Markoff met Megan McAllister, a native of New Jersey, in 2005, while they were both volunteers at the Albany Medical Center emergency room. They were engaged to be married, with their wedding planned for August 14, 2009. McAllister was to have begun medical school in the fall of 2009.

==Robberies and murder==
Markoff was suspected in three robberies, one of which included a murder.
- Trisha Leffler (an escort) was bound, gagged, and robbed at gunpoint on April 10, 2009, at the Westin Copley Place Hotel in Boston.
- Julissa Brisman (who had posted an advertisement online offering massage services) was found dead on April 14, 2009, at the Copley Marriott, also in Boston.
- Cynthia Melton (an exotic dancer offering lap dance services) was the victim of an attempted robbery on April 16, 2009, at a Holiday Inn Express in Warwick, Rhode Island.

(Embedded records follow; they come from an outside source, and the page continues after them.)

**src/sv/assert_macros.svh**
```systemverilog
// ----------------------------------------------------------------------------
// Assertion macros
// Concurrent assertion wrappers for the date normalizer back stages.
// ----------------------------------------------------------------------------
`ifndef ASSERT_MACROS_SVH
`define ASSERT_MACROS_SVH

`ifndef NO_ASSERTIONS

// The property must hold at every clock edge outside reset.
`define ASSERT_ALWAYS(lbl, clk, rst, prop) \
   lbl: assert property (@(posedge clk) disable iff (rst) (prop)) \
      else $error("assertion failed in date normalizer");

// The expression must never be true outside reset.
`define ASSERT_NEVER(lbl, clk, rst, expr) \
   lbl: assert property (@(posedge clk) disable iff (rst) !(expr)) \
      else $error("forbidden condition in date normalizer");

`else

`define ASSERT_ALWAYS(lbl, clk, rst, prop)
`define ASSERT_NEVER(lbl, clk, rst, expr)

`endif

`endif

```
**src/sv/dnwm_pkg.sv**
```systemverilog
// ----------------------------------------------------------------------------
// dnwm_pkg
// Types, constants and calendar tables of the date normalizer.
// ----------------------------------------------------------------------------
package dnwm_pkg;

   // Reciprocal constants for division by small constants.
   // floor(x / 12) = (x * 171) >> 11 for x below 256.
   localparam logic [7:0] MonthRecip   = 8'd171;
   // floor(x / 7) = (x * 293) >> 11 for x below 512.
   localparam logic [8:0] WeekRecipHi  = 9'd293;
   // floor(x / 7) = (x * 37) >> 8 for x below 40.
   localparam logic [5:0] WeekRecipLo  = 6'd37;

   localparam logic [15:0] DaysPerYear   = 16'd365;
   localparam logic [4:0]  HoursPerDay   = 5'd24;
   localparam logic [5:0]  MinutesPerHour = 6'd60;
   localparam logic [3:0]  MonthMarch    = 4'd3;

   // Data handed from the front stages to the back stages.
   typedef struct packed {
      logic [7:0]  day_x;     // day minus one, before wrapping
      logic [3:0]  day_q;     // number of whole months to remove
      logic [4:0]  mlen;      // month length
      logic [3:0]  month;     // normalized month
      logic [6:0]  year;      // year within century
      logic [15:0] dbase;     // days before the first of the month
      logic [8:0]  wsum;      // weekday sum without the day
      logic [4:0]  hour;
      logic [5:0]  minute;
   } mid_type;

   // Length of a month; February gains a day in leap years.
   function automatic logic [4:0] month_len_f(input logic [3:0] month, input logic leap);
      logic [4:0] len;
      case (month)
         4'd2:    len = leap ? 5'd29 : 5'd28;
         4'd4:    len = 5'd30;
         4'd6:    len = 5'd30;
         4'd9:    len = 5'd30;
         4'd11:   len = 5'd30;
         default: len = 5'd31;
      endcase
      return len;
   endfunction

   // Scaled reciprocal of the month length, 2^16 / len rounded up.
   function automatic logic [11:0] day_recip_f(input logic [4:0] len);
      logic [11:0] r;
      case (len)
         5'd28:   r = 12'd2341;
         5'd29:   r = 12'd2260;
         5'd30:   r = 12'd2185;
         default: r = 12'd2115;
      endcase
      return r;
   endfunction

   // Days in the year before the first of the month (common year).
   function automatic logic [8:0] days_before_f(input logic [3:0] month);
      logic [8:0] d;
      case (month)
         4'd2:    d = 9'd31;
         4'd3:    d = 9'd59;
         4'd4:    d = 9'd90;
         4'd5:    d = 9'd120;
         4'd6:    d = 9'd151;
         4'd7:    d = 9'd181;
         4'd8:    d = 9'd212;
         4'd9:    d = 9'd243;
         4'd10:   d = 9'd273;
         4'd11:   d = 9'd304;
         4'd12:   d = 9'd334;
         default: d = 9'd0;
      endcase
      return d;
   endfunction

   // Month offsets of the weekday formula.
   function automatic logic [2:0] wd_offset_f(input logic [3:0] month);
      logic [2:0] o;
      case (month)
         4'd2:    o = 3'd3;
         4'd3:    o = 3'd2;
         4'd4:    o = 3'd5;
         4'd6:    o = 3'd3;
         4'd7:    o = 3'd5;
         4'd8:    o = 3'd1;
         4'd9:    o = 3'd4;
         4'd10:   o = 3'd6;
         4'd11:   o = 3'd2;
         4'd12:   o = 3'd4;
         default: o = 3'd0;
      endcase
      return o;
   endfunction

endpackage

```
**src/sv/dnwm_front.sv**
```systemverilog
// ----------------------------------------------------------------------------
// dnwm_front
// Stages one to three: month folding, year reduction, month length,
// day quotient, weekday partial sum and the day base of the month.
// ----------------------------------------------------------------------------
module dnwm_front import dnwm_pkg::*; (
   input  logic       clock,
   input  logic       reset,
   input  logic       in_valid,
   output logic       in_ready,
   input  logic [5:0] minute_in,
   input  logic [4:0] hour_in,
   input  logic [7:0] day_in,
   input  logic [7:0] month_in,
   input  logic [7:0] year_in,
   output logic       out_valid,
   input  logic       out_ready,
   output mid_type    out_data
);

   // Per-stage load enables: a stage loads when empty or when it drains.
   logic en1, en2, en3;
   logic v1_ff, v2_ff, v3_ff;

   assign en3      = !v3_ff || out_ready;
   assign en2      = !v2_ff || en3;
   assign en1      = !v1_ff || en2;
   assign in_ready = en1;

   always_ff @(posedge clock) begin
      if (reset) begin
         v1_ff <= 1'b0;
         v2_ff <= 1'b0;
         v3_ff <= 1'b0;
      end else begin
         if (en1) v1_ff <= in_valid;
         if (en2) v2_ff <= v1_ff;
         if (en3) v3_ff <= v2_ff;
      end
   end

   // Stage 1: month minus one and its quotient by twelve, day minus one,
   // year modulo one hundred and the leap flag.
   logic [7:0]  m1_in, x1_in, y8;
   logic [15:0] mprod;
   logic [4:0]  mq1_in;
   logic [6:0]  yr1_in;
   logic        leap1_in;
   logic [7:0]  m1_ff, x1_ff;
   logic [4:0]  mq1_ff;
   logic [6:0]  yr1_ff;
   logic        leap1_ff;
   logic [4:0]  hour1_ff;
   logic [5:0]  min1_ff;

   always_comb begin
      m1_in    = (month_in == 8'd0) ? 8'd0 : month_in - 8'd1;
      mprod    = {8'd0, m1_in} * {8'd0, MonthRecip};
      mq1_in   = mprod[15:11];
      x1_in    = (day_in == 8'd0) ? 8'd0 : day_in - 8'd1;
      if (year_in >= 8'd200) begin
         y8 = year_in - 8'd200;
      end else if (year_in >= 8'd100) begin
         y8 = year_in - 8'd100;
      end else begin
         y8 = year_in;
      end
      yr1_in   = y8[6:0];
      // One hundred is a multiple of four, so the raw year decides.
      leap1_in = (year_in[1:0] == 2'b00);
   end

   always_ff @(posedge clock) begin
      if (en1) begin
         m1_ff    <= m1_in;
         mq1_ff   <= mq1_in;
         x1_ff    <= x1_in;
         yr1_ff   <= yr1_in;
         leap1_ff <= leap1_in;
         hour1_ff <= hour_in;
         min1_ff  <= minute_in;
      end
   end

   // Stage 2: final month and the days of all whole years before it.
   logic [7:0]  mq12, mrem;
   logic [3:0]  month2_in;
   logic [15:0] yday2_in;
   logic [7:0]  yr_plus3;
   logic [3:0]  month2_ff;
   logic [15:0] yday2_ff;
   logic [7:0]  x2_ff;
   logic [6:0]  yr2_ff;
   logic        leap2_ff;
   logic [4:0]  hour2_ff;
   logic [5:0]  min2_ff;

   always_comb begin
      mq12      = {3'd0, mq1_ff} * 8'd12;
      mrem      = m1_ff - mq12;
      month2_in = mrem[3:0] + 4'd1;
      yr_plus3  = {1'b0, yr1_ff} + 8'd3;
      yday2_in  = ({9'd0, yr1_ff} * DaysPerYear) + {10'd0, yr_plus3[7:2]};
   end

   always_ff @(posedge clock) begin
      if (en2) begin
         month2_ff <= month2_in;
         yday2_ff  <= yday2_in;
         x2_ff     <= x1_ff;
         yr2_ff    <= yr1_ff;
         leap2_ff  <= leap1_ff;
         hour2_ff  <= hour1_ff;
         min2_ff   <= min1_ff;
      end
   end

   // Stage 3: month length and how many lengths fit in the day, the
   // weekday sum over month and year, and the day base of the month.
   logic [4:0]  len3;
   logic [11:0] recip3;
   logic [19:0] qprod;
   logic [7:0]  g3;
   logic        early3;
   logic [15:0] leapfix3;
   mid_type     mid_in, mid_ff;

   always_comb begin
      len3     = month_len_f(month2_ff, leap2_ff);
      recip3   = day_recip_f(len3);
      qprod    = {12'd0, x2_ff} * {8'd0, recip3};
      early3   = (month2_ff < MonthMarch);
      // January and February count from the year before, wrapped to 8 bits.
      g3       = early3 ? ({1'b0, yr2_ff} - 8'd1) : {1'b0, yr2_ff};
      leapfix3 = (!early3 && leap2_ff) ? 16'd1 : 16'd0;

      mid_in.day_x  = x2_ff;
      mid_in.day_q  = qprod[19:16];
      mid_in.mlen   = len3;
      mid_in.month  = month2_ff;
      mid_in.year   = yr2_ff;
      mid_in.dbase  = yday2_ff + {7'd0, days_before_f(month2_ff)} + leapfix3;
      mid_in.wsum   = {6'd0, wd_offset_f(month2_ff)} + {1'b0, g3} + {3'd0, g3[7:2]};
      mid_in.hour   = hour2_ff;
      mid_in.minute = min2_ff;
   end

   always_ff @(posedge clock) begin
      if (en3) begin
         mid_ff <= mid_in;
      end
   end

   assign out_valid = v3_ff;
   assign out_data  = mid_ff;

endmodule

```
**src/sv/dnwm_back.sv**
```systemverilog
// ----------------------------------------------------------------------------
// dnwm_back
// Stages four to six: day wrap, weekday and the linear minute count.
// ----------------------------------------------------------------------------
`include "assert_macros.svh"

module dnwm_back import dnwm_pkg::*; (
   input  logic        clock,
   input  logic        reset,
   input  logic        in_valid,
   output logic        in_ready,
   input  mid_type     in_data,
   output logic        out_valid,
   input  logic        out_ready,
   output logic [4:0]  day_out,
   output logic [3:0]  month_out,
   output logic [6:0]  year_out,
   output logic [2:0]  weekday,
   output logic [25:0] minute_count
);

   // Per-stage load enables, as in the front stages.
   logic en4, en5, en6;
   logic v4_ff, v5_ff, v6_ff;

   assign en6      = !v6_ff || out_ready;
   assign en5      = !v5_ff || en6;
   assign en4      = !v4_ff || en5;
   assign in_ready = en4;

   always_ff @(posedge clock) begin
      if (reset) begin
         v4_ff <= 1'b0;
         v5_ff <= 1'b0;
         v6_ff <= 1'b0;
      end else begin
         if (en4) v4_ff <= in_valid;
         if (en5) v5_ff <= v4_ff;
         if (en6) v6_ff <= v5_ff;
      end
   end

   // Stage 4: day remainder, weekday sum modulo seven, total days.
   logic [8:0]  qlen;
   logic [7:0]  rem8;
   logic [4:0]  rem4;
   logic [17:0] wprod;
   logic [5:0]  wq;
   logic [8:0]  wrem;
   logic [4:0]  day4_ff;
   logic [2:0]  wr4_ff;
   logic [15:0] dtot4_ff;
   logic [3:0]  month4_ff;
   logic [6:0]  year4_ff;
   logic [4:0]  hour4_ff;
   logic [5:0]  min4_ff;

   always_comb begin
      qlen  = {5'd0, in_data.day_q} * {4'd0, in_data.mlen};
      rem8  = in_data.day_x - qlen[7:0];
      rem4  = rem8[4:0];
      wprod = {9'd0, in_data.wsum} * {9'd0, WeekRecipHi};
      wq    = wprod[16:11];
      wrem  = in_data.wsum - ({3'd0, wq} * 9'd7);
   end

   always_ff @(posedge clock) begin
      if (en4) begin
         day4_ff   <= rem4 + 5'd1;
         wr4_ff    <= wrem[2:0];
         dtot4_ff  <= in_data.dbase + {11'd0, rem4};
         month4_ff <= in_data.month;
         year4_ff  <= in_data.year;
         hour4_ff  <= in_data.hour;
         min4_ff   <= in_data.minute;
      end
   end

   // Stage 5: add the day into the weekday, hours since the epoch.
   logic [5:0]  t5;
   logic [11:0] tprod;
   logic [5:0]  trem;
   logic [2:0]  wd5;
   logic [19:0] hrs5_in;
   logic [2:0]  wd5_ff;
   logic [19:0] hrs5_ff;
   logic [4:0]  day5_ff;
   logic [3:0]  month5_ff;
   logic [6:0]  year5_ff;
   logic [5:0]  min5_ff;

   always_comb begin
      t5      = {3'd0, wr4_ff} + {1'b0, day4_ff};
      tprod   = {6'd0, t5} * {6'd0, WeekRecipLo};
      trem    = t5 - ({3'd0, tprod[10:8]} * 6'd7);
      // A remainder of zero stands for Sunday.
      wd5     = (trem[2:0] == 3'd0) ? 3'd7 : trem[2:0];
      hrs5_in = ({4'd0, dtot4_ff} * {15'd0, HoursPerDay}) + {15'd0, hour4_ff};
   end

   always_ff @(posedge clock) begin
      if (en5) begin
         wd5_ff    <= wd5;
         hrs5_ff   <= hrs5_in;
         day5_ff   <= day4_ff;
         month5_ff <= month4_ff;
         year5_ff  <= year4_ff;
         min5_ff   <= min4_ff;
      end
   end

   // Stage 6: minutes since the epoch; this is the output register.
   logic [25:0] cnt6_in;
   logic [25:0] cnt6_ff;
   logic [2:0]  wd6_ff;
   logic [4:0]  day6_ff;
   logic [3:0]  month6_ff;
   logic [6:0]  year6_ff;

   assign cnt6_in = ({6'd0, hrs5_ff} * {20'd0, MinutesPerHour}) + {20'd0, min5_ff};

   always_ff @(posedge clock) begin
      if (en6) begin
         cnt6_ff   <= cnt6_in;
         wd6_ff    <= wd5_ff;
         day6_ff   <= day5_ff;
         month6_ff <= month5_ff;
         year6_ff  <= year5_ff;
      end
   end

   assign out_valid    = v6_ff;
   assign day_out      = day6_ff;
   assign month_out    = month6_ff;
   assign year_out     = year6_ff;
   assign weekday      = wd6_ff;
   assign minute_count = cnt6_ff;

   // A delivered result always carries a real weekday and date.
   `ASSERT_ALWAYS(a_weekday_nonzero, clock, reset, v6_ff |-> (wd6_ff != 3'd0))
   `ASSERT_ALWAYS(a_day_range, clock, reset, v6_ff |-> (day6_ff != 5'd0))
   `ASSERT_NEVER(a_month, clock, reset, v6_ff && ((month6_ff == 4'd0) || (month6_ff > 4'd12)))
   `ASSERT_NEVER(a_year_range, clock, reset, v6_ff && (year6_ff > 7'd99))
   // Back pressure only reaches the input when every stage is occupied.
   `ASSERT_ALWAYS(a_full_on_stall, clock, reset, !en4 |-> (v4_ff && v5_ff && v6_ff && !out_ready))

endmodule

```
**src/sv/date_normalize_weekday_minute_count.sv**
```systemverilog
// ----------------------------------------------------------------------------
// date_normalize_weekday_minute_count
// Normalizes a raw timestamp and derives weekday and minute count.
// ----------------------------------------------------------------------------
//  Channel   Direction  Content
//  req_*     in         minute, hour, raw day, raw month, raw year
//  rsp_*     out        day, month, year, weekday, minute count
//
//  Six register stages, three front and three back, lie between a
//  request and its result; one request can be accepted in every cycle
//  unless a stall on rsp_tready has filled every stage.
//  Reset clears only the stage valid bits; payload registers are not reset.
//  A stall on rsp_tready fills empty stages first and only then holds off
//  req_tready, so no request is lost or repeated.
// ----------------------------------------------------------------------------
module date_normalize_weekday_minute_count import dnwm_pkg::*; (
   input  logic        clock,
   input  logic        reset,
   input  logic        req_tvalid,
   output logic        req_tready,
   // minute_in[5:0], hour_in[10:6], day_in[18:11], month_in[26:19],
   // year_in[34:27], zero padding [39:35]
   input  logic [39:0] req_tdata,
   output logic        rsp_tvalid,
   input  logic        rsp_tready,
   // day_out[4:0], month_out[8:5], year_out[15:9], weekday[18:16],
   // minute_count[44:19], zero padding [47:45]
   output logic [47:0] rsp_tdata
);

   mid_type     mid_data;
   logic        mid_valid, mid_ready;
   logic [4:0]  day_out;
   logic [3:0]  month_out;
   logic [6:0]  year_out;
   logic [2:0]  weekday;
   logic [25:0] minute_count;

   // Front stages: folding and tables.
   dnwm_front u_front (
      .clock     (clock),
      .reset     (reset),
      .in_valid  (req_tvalid),
      .in_ready  (req_tready),
      .minute_in (req_tdata[5:0]),
      .hour_in   (req_tdata[10:6]),
      .day_in    (req_tdata[18:11]),
      .month_in  (req_tdata[26:19]),
      .year_in   (req_tdata[34:27]),
      .out_valid (mid_valid),
      .out_ready (mid_ready),
      .out_data  (mid_data)
   );

   // Back stages: day wrap, weekday and minute count.
   dnwm_back u_back (
      .clock        (clock),
      .reset        (reset),
      .in_valid     (mid_valid),
      .in_ready     (mid_ready),
      .in_data      (mid_data),
      .out_valid    (rsp_tvalid),
      .out_ready    (rsp_tready),
      .day_out      (day_out),
      .month_out    (month_out),
      .year_out     (year_out),
      .weekday      (weekday),
      .minute_count (minute_count)
   );

   // Pack the result fields, lowest field first.
   assign rsp_tdata = {3'd0, minute_count, weekday, year_out, month_out, day_out};

endmodule
```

Police suspected that the three crimes – close in time and similar in many ways – were committed by the same person. Security camera footage, cell phone activity, and email evidence led police to suspect Markoff in the April 10 and April 14 incidents, and he was arrested on April 20 in Walpole, Massachusetts, while he and his fiancée were en route to Foxwoods Casino in Connecticut.

On April 21, he was arraigned in Brisman's death; the prosecutor stated that a semi-automatic handgun, wrist restraints, and duct tape had been found in Markoff's apartment. Markoff pleaded not guilty to charges of murder, robbery and kidnapping, but was later charged with murder and held without bail. On May 4, Rhode Island officials issued a warrant for Markoff's arrest in the April 16 incident, though the state's Attorney General said that their prosecution would not go forward until the Boston charges were resolved. Markoff's trial was originally expected to begin in July 2010, but was later delayed to March 2011 before Markoff's suicide in prison on August 15, 2010.

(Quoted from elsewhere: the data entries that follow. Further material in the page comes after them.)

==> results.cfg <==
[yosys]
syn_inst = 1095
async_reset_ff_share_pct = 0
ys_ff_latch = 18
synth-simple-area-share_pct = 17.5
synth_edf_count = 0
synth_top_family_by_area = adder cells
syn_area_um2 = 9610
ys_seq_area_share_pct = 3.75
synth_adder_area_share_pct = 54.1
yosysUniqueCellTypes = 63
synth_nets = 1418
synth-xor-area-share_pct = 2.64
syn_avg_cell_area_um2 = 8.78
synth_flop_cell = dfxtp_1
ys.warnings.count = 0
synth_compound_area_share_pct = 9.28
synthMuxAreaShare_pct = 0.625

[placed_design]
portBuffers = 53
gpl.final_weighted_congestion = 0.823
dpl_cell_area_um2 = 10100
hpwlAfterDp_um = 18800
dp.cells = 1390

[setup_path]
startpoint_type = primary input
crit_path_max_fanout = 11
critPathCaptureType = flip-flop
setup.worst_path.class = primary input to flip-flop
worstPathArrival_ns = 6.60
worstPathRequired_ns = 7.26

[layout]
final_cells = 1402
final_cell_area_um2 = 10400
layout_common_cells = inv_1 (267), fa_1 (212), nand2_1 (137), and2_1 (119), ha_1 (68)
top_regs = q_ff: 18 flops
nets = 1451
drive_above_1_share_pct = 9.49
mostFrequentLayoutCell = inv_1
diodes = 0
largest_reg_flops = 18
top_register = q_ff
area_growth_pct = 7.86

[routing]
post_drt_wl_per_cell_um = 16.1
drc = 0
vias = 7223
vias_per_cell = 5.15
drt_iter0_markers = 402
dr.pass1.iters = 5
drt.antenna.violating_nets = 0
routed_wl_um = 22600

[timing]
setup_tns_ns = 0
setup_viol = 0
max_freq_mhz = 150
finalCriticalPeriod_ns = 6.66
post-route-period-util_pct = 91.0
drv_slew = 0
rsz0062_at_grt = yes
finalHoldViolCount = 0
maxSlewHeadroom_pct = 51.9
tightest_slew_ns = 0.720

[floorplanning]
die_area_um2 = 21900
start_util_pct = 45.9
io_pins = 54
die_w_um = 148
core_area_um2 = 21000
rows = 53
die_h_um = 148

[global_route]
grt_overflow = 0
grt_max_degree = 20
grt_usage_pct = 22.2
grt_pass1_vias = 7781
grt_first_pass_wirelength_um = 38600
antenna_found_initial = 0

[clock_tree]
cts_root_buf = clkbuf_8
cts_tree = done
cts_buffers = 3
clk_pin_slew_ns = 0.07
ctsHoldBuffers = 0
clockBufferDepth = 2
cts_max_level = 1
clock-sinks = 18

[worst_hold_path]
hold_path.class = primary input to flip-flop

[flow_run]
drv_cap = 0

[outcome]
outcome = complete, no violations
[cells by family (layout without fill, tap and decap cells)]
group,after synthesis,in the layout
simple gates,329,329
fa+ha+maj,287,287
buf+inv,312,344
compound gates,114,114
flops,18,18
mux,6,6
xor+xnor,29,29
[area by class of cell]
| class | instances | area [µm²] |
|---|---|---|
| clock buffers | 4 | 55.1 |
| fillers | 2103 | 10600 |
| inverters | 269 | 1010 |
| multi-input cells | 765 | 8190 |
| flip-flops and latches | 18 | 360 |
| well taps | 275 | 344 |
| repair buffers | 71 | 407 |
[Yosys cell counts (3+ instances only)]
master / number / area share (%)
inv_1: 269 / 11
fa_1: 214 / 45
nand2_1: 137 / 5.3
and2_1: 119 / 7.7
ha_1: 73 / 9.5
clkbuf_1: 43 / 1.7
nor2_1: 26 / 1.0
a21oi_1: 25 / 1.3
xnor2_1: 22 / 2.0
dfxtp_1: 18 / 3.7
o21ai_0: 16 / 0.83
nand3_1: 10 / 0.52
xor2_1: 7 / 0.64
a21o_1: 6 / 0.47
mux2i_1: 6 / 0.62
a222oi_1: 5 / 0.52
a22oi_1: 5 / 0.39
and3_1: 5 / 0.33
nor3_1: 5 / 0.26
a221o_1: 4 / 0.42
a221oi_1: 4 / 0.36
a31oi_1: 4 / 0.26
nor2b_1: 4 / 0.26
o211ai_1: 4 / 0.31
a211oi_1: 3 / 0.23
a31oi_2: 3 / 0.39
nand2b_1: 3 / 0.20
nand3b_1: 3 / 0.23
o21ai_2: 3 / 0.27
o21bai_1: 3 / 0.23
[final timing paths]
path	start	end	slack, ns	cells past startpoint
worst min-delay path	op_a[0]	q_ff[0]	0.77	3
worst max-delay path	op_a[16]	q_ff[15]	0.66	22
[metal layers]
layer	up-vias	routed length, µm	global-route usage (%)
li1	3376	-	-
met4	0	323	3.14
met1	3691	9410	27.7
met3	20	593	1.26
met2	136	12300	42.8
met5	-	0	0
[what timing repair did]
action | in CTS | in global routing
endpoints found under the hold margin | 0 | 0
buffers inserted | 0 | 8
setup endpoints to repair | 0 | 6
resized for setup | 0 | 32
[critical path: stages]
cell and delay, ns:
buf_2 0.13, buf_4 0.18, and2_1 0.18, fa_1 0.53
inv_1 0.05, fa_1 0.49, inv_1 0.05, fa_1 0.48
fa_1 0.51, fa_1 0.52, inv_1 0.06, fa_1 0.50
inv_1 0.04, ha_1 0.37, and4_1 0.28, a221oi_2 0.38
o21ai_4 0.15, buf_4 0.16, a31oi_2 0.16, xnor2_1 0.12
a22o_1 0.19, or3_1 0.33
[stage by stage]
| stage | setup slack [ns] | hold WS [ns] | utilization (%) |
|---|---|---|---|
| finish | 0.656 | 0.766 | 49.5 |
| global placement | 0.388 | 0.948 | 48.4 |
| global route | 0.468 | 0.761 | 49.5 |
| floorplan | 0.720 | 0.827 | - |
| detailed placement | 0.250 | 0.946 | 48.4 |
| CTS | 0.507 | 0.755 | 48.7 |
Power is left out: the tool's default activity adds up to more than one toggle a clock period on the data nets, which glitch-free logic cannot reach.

While Markoff was called a "monstrous prostitute-predator" by the media, his fiancée initially affirmed her belief in his innocence, calling him "beautiful inside and out". On April 29, she visited Markoff in jail to call off their wedding. On June 11, she visited Markoff a second time and told him she did not plan to see him again for "a long period of time, if ever".

==Suicide==
Markoff made several suicide attempts while at the Nashua Street Jail; one attempt was made three days after his arrest, an additional attempt after his fiancée broke up with him, and another attempt on the day his wedding was to have taken place. At various times, he was on suicide watch or in the jail's psychiatric unit.

On August 15, 2010, one year and one day after his wedding was to have taken place, Markoff was found dead in his cell. He had used a knife, made from a pen and a piece of metal, to cut arteries in his ankles, legs, and neck. He had also swallowed toilet paper and tightened a plastic bag over his head with gauze. Additionally, he had written his former fiancée's name and their pet names for each other in blood on the cell wall, and photographs of the two of them were scattered about.

==Media adaptations==
- Seven Days of Rage, the Deadly Crime Spree of the Craigslist Killer by Paul La Rosa, was published in 2009 by Simon & Schuster.
- The April 25, 2009 episode of the CBS News television series 48 Hours Mystery, titled "Craigslist: Classified for Murder", was devoted to the case.
- A Date with Death: The Secret Life of the Accused "Craigslist Killer" written by Michele McPhee, was published by St. Martin's True Crime Library on May 25, 2010.
- A television movie, The Craigslist Killer, which premiered on Lifetime Network on January 3, 2011, is based on McPhee's book.
- The Season 3 premiere of Murder Made Me Famous, which aired on April 8, 2017, chronicled the case.
- The second episode of Season 5 (2019) of the Investigation Discovery show See No Evil covered Julissa Brisman's murder and the search for her killer.